┌─ DATASET CONTENT

Context: an optimization exercise on an open-source flow, tuned for small area, a short achievable clock period and few clock cycles per item. The choices shown serve that exercise and are no tape-out recipe.
Function was checked by simulation only, so behaviour that the tests miss may differ from the original.

==> 01-16 <==
==> flow/design.v <==
package aesTypesPkg;
    localparam int blockBytes = 16;
    localparam int numRounds = 10;
    localparam int keyStoreBytes = 176;
    typedef logic [7:0] aesByte;
    typedef logic [8*blockBytes-1:0] aesBlock;
    typedef logic [3:0] roundIndex;
    typedef logic [7:0] keyAddr;
endpackage
`timescale 1ns/1ps
import aesTypesPkg::*;
module aesDecryptTop (
    input  logic       clock,
    input  logic       arstN,
    input  logic       keyWrite,
    input  logic [7:0] keyAddress,
    input  logic [7:0] keyByte,
    input  logic       inValid,
    input  logic [7:0] inByte,
    output logic       outValid,
    output logic [7:0] outByte,
    output logic       busy
);
    function automatic logic [3:0] gf16Mul(input logic [3:0] a, input logic [3:0] b);
        logic [6:0] p;
        p = '0;
        for (int i = 0; i < 4; i++) if (b[i]) p = p ^ (7'(a) << i);
        gf16Mul = p[3:0] ^ {p[6:4], 1'b0} ^ {1'b0, p[6:4]};
    endfunction
    function automatic logic [3:0] gf16Inv(input logic [3:0] a);
        case (a)
            4'd0: gf16Inv = 4'd0;
            4'd1: gf16Inv = 4'd1;
            4'd2: gf16Inv = 4'd9;
            4'd3: gf16Inv = 4'd14;
            4'd4: gf16Inv = 4'd13;
            4'd5: gf16Inv = 4'd11;
            4'd6: gf16Inv = 4'd7;
            4'd7: gf16Inv = 4'd6;
            4'd8: gf16Inv = 4'd15;
            4'd9: gf16Inv = 4'd2;
            4'd10: gf16Inv = 4'd12;
            4'd11: gf16Inv = 4'd5;
            4'd12: gf16Inv = 4'd10;
            4'd13: gf16Inv = 4'd4;
            4'd14: gf16Inv = 4'd3;
            4'd15: gf16Inv = 4'd8;
            default: gf16Inv = 4'd0;
        endcase
    endfunction
    function automatic logic [3:0] gf16Sq(input logic [3:0] a);
        gf16Sq = gf16Mul(a, a);
    endfunction
    function automatic logic [11:0] sboxFront(input logic [7:0] x);
        logic [7:0] t;
        t[0] = x[1] ^ x[5] ^ x[6] ^ 1;
        t[1] = x[1] ^ x[4] ^ x[7] ^ 1;
        t[2] = x[1] ^ x[4] ^ 1;
        t[3] = x[0] ^ x[1] ^ x[2] ^ x[3] ^ x[5] ^ x[6];
        t[4] = x[0] ^ x[1] ^ x[2] ^ x[4] ^ x[5] ^ x[6] ^ x[7];
        t[5] = x[3] ^ x[4] ^ x[5] ^ x[6];
        t[6] = x[0] ^ x[4] ^ x[5] ^ x[6] ^ 1;
        t[7] = x[1] ^ x[2] ^ x[6] ^ x[7];
        sboxFront = {t[7:4], t[7:4] ^ t[3:0], gf16Inv(gf16Mul(gf16Sq(t[7:4]), 4'd8) ^ gf16Mul(t[3:0], t[7:4] ^ t[3:0]))};
    endfunction
    function automatic logic [7:0] sboxBack(input logic [11:0] f);
        logic [7:0] r;
        r = {gf16Mul(f[11:8], f[3:0]), gf16Mul(f[7:4], f[3:0])};
        sboxBack[0] = r[0] ^ r[7];
        sboxBack[1] = r[4] ^ r[5] ^ r[7];
        sboxBack[2] = r[1];
        sboxBack[3] = r[1] ^ r[6] ^ r[7];
        sboxBack[4] = r[1] ^ r[3] ^ r[6] ^ r[7];
        sboxBack[5] = r[2] ^ r[4] ^ r[6];
        sboxBack[6] = r[1] ^ r[2] ^ r[3] ^ r[7];
        sboxBack[7] = r[2] ^ r[4] ^ r[6] ^ r[7];
    endfunction
    function automatic logic [7:0] gfDouble(input logic [7:0] b);
        gfDouble = {b[6:0], 1'b0} ^ (b[7] ? 8'h1b : 8'h00);
    endfunction
    function automatic logic [31:0] invMixColumn(input logic [31:0] col);
        logic [7:0] a [4];
        logic [7:0] u, v, t;
        logic [31:0] result;
        for (int i = 0; i < 4; i++) a[i] = col[8*i +: 8];
        u = gfDouble(gfDouble(a[0] ^ a[2]));
        v = gfDouble(gfDouble(a[1] ^ a[3]));
        a[0] = a[0] ^ u;
        a[1] = a[1] ^ v;
        a[2] = a[2] ^ u;
        a[3] = a[3] ^ v;
        t = a[0] ^ a[1] ^ a[2] ^ a[3];
        for (int i = 0; i < 4; i++) begin
            result[8*i +: 8] = a[i] ^ t ^ gfDouble(a[i] ^ a[(i+1)%4]);
        end
        invMixColumn = result;
    endfunction
    function automatic logic [127:0] invShiftBlock(input logic [127:0] blk);
        logic [127:0] result;
        for (int r = 0; r < 4; r++) begin
            for (int c = 0; c < 4; c++) begin
                result[8*(r + 4*c) +: 8] = blk[8*(r + 4*((c - r + 4) % 4)) +: 8];
            end
        end
        invShiftBlock = result;
    endfunction
    logic [127:0] keyRow [numRounds + 1];
    logic         wrPending;
    logic         wrCommit;
    logic [numRounds:0]  wrRow;
    logic [blockBytes-1:0] wrByte;
    logic [7:0]   wrData;
    logic [127:0] inShift;
    logic [3:0]   inCount;
    logic         blockFull;
    logic [3:0]   gapCount;
    logic [127:0] stage0;
    logic [191:0] stage1;
    logic [127:0] stage2;
    logic         valid0, valid1, valid2;
    logic [3:0]   round0, round1, round2;
    logic [numRounds:0] keySel;
    logic [127:0] outShift;
    logic [3:0]   outCount;
    logic accept;
    logic keyAccept;
    logic inFlight;
    logic loopBusy;
    logic enterNow;
    logic finish;
    logic idle;
    assign accept    = inValid && idle;
    assign keyAccept = keyWrite && idle;
    assign inFlight  = valid0 || valid1 || valid2;
    assign loopBusy  = valid2 && (round2 != 4'd0);
    assign enterNow  = blockFull && (gapCount == 4'd0) && !loopBusy;
    assign finish    = valid2 && (round2 == 4'd0);
    logic       blockFullNext;
    logic [3:0] gapCountNext;
    logic       wrPendingNext;
    logic       inFlightNext;
    logic       enterNext;
    always_comb begin
        if (accept && (inCount == 4'(blockBytes - 1))) begin
            blockFullNext = 1'b1;
        end else if (enterNow) begin
            blockFullNext = 1'b0;
        end else begin
            blockFullNext = blockFull;
        end
        if (enterNow) begin
            gapCountNext = 4'(blockBytes - 1);
        end else if (gapCount != 4'd0) begin
            gapCountNext = gapCount - 4'd1;
        end else begin
            gapCountNext = gapCount;
        end
        if (keyAccept) begin
            wrPendingNext = 32'(keyAddress) < keyStoreBytes;
        end else if (!inFlight) begin
            wrPendingNext = 1'b0;
        end else begin
            wrPendingNext = wrPending;
        end
        inFlightNext = enterNow || loopBusy || valid0 || valid1;
        enterNext    = blockFullNext && (gapCountNext == 4'd0) && !(valid1 && (round1 != 4'd0));
    end
    always_ff @(posedge clock or negedge arstN) begin
        if (!arstN) begin
            inCount   <= '0;
            blockFull <= 1'b0;
            gapCount  <= '0;
            wrPending <= 1'b0;
            wrCommit  <= 1'b0;
            busy      <= 1'b0;
            idle      <= 1'b1;
        end else begin
            if (accept) begin
                inCount <= inCount + 4'd1;
            end
            blockFull <= blockFullNext;
            gapCount  <= gapCountNext;
            wrPending <= wrPendingNext;
            wrCommit  <= wrPendingNext && !inFlightNext;
            busy      <= (blockFullNext && !enterNext) || wrPendingNext;
            idle      <= !((blockFullNext && !enterNext) || wrPendingNext);
        end
    end
    always_ff @(posedge clock) begin
        if (keyAccept) begin
            for (int r = 0; r <= numRounds; r++) begin
                wrRow[r] <= keyAddress[7:4] == 4'(r);
            end
            for (int b = 0; b < blockBytes; b++) begin
                wrByte[b] <= keyAddress[3:0] == 4'(b);
            end
            wrData <= keyByte;
        end
        for (int r = 0; r <= numRounds; r++) begin
            for (int b = 0; b < blockBytes; b++) begin
                if (wrCommit && wrRow[r] && wrByte[b]) begin
                    keyRow[r][8*b +: 8] <= wrData;
                end
            end
        end
    end
    always_ff @(posedge clock) begin
        for (int r = 0; r <= numRounds; r++) begin
            keySel[r] <= round0 == 4'(r);
        end
    end
    logic [127:0] roundKey;
    always_comb begin
        roundKey = '0;
        for (int r = 0; r <= numRounds; r++) begin
            roundKey = roundKey | (keyRow[r] & {128{keySel[r]}});
        end
    end
    always_ff @(posedge clock) begin
        if (accept) begin
            inShift <= {inByte ^ keyRow[numRounds][8*inCount +: 8], inShift[127:8]};
        end
    end
    logic [127:0] shifted;
    logic [191:0] front;
    logic [127:0] back;
    logic [127:0] mixed;
    always_comb begin
        shifted = invShiftBlock(stage0);
        for (int i = 0; i < blockBytes; i++) begin
            front[12*i +: 12] = sboxFront(shifted[8*i +: 8]);
            back[8*i +: 8]    = sboxBack(stage1[12*i +: 12]) ^ roundKey[8*i +: 8];
        end
        for (int c = 0; c < 4; c++) begin
            mixed[32*c +: 32] = invMixColumn(stage2[32*c +: 32]);
        end
    end
    always_ff @(posedge clock or negedge arstN) begin
        if (!arstN) begin
            valid0 <= 1'b0;
            valid1 <= 1'b0;
            valid2 <= 1'b0;
            round0 <= '0;
            round1 <= '0;
            round2 <= '0;
        end else begin
            if (enterNow) begin
                valid0 <= 1'b1;
                round0 <= 4'(numRounds - 1);
            end else begin
                valid0 <= loopBusy;
                round0 <= round2 - 4'd1;
            end
            valid1 <= valid0;
            round1 <= round0;
            valid2 <= valid1;
            round2 <= round1;
        end
    end
    always_ff @(posedge clock) begin
        stage0 <= enterNow ? inShift : mixed;
        stage1 <= front;
        stage2 <= back;
    end
    logic outIdle;
    logic outLast;
    assign outLast = !outIdle && (outCount == 4'(blockBytes - 1));
    always_ff @(posedge clock or negedge arstN) begin
        if (!arstN) begin
            outValid <= 1'b0;
            outIdle  <= 1'b1;
            outCount <= '0;
        end else if (finish) begin
            outValid <= 1'b1;
            outIdle  <= 1'b0;
            outCount <= '0;
        end else if (!outIdle) begin
            outCount <= outCount + 4'd1;
            if (outLast) begin
                outValid <= 1'b0;
                outIdle  <= 1'b1;
            end
        end
    end
    always_ff @(posedge clock) begin
        outShift <= finish ? stage2 : (outShift >> 8);
    end
    assign outByte  = outShift[7:0];
endmodule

└─

TASK PROMPT ▸ Search the data above for the word "inValid", then gather each line in which it appears.

FINAL ANSWER ▸
    input  logic       inValid,
    assign accept    = inValid && idle;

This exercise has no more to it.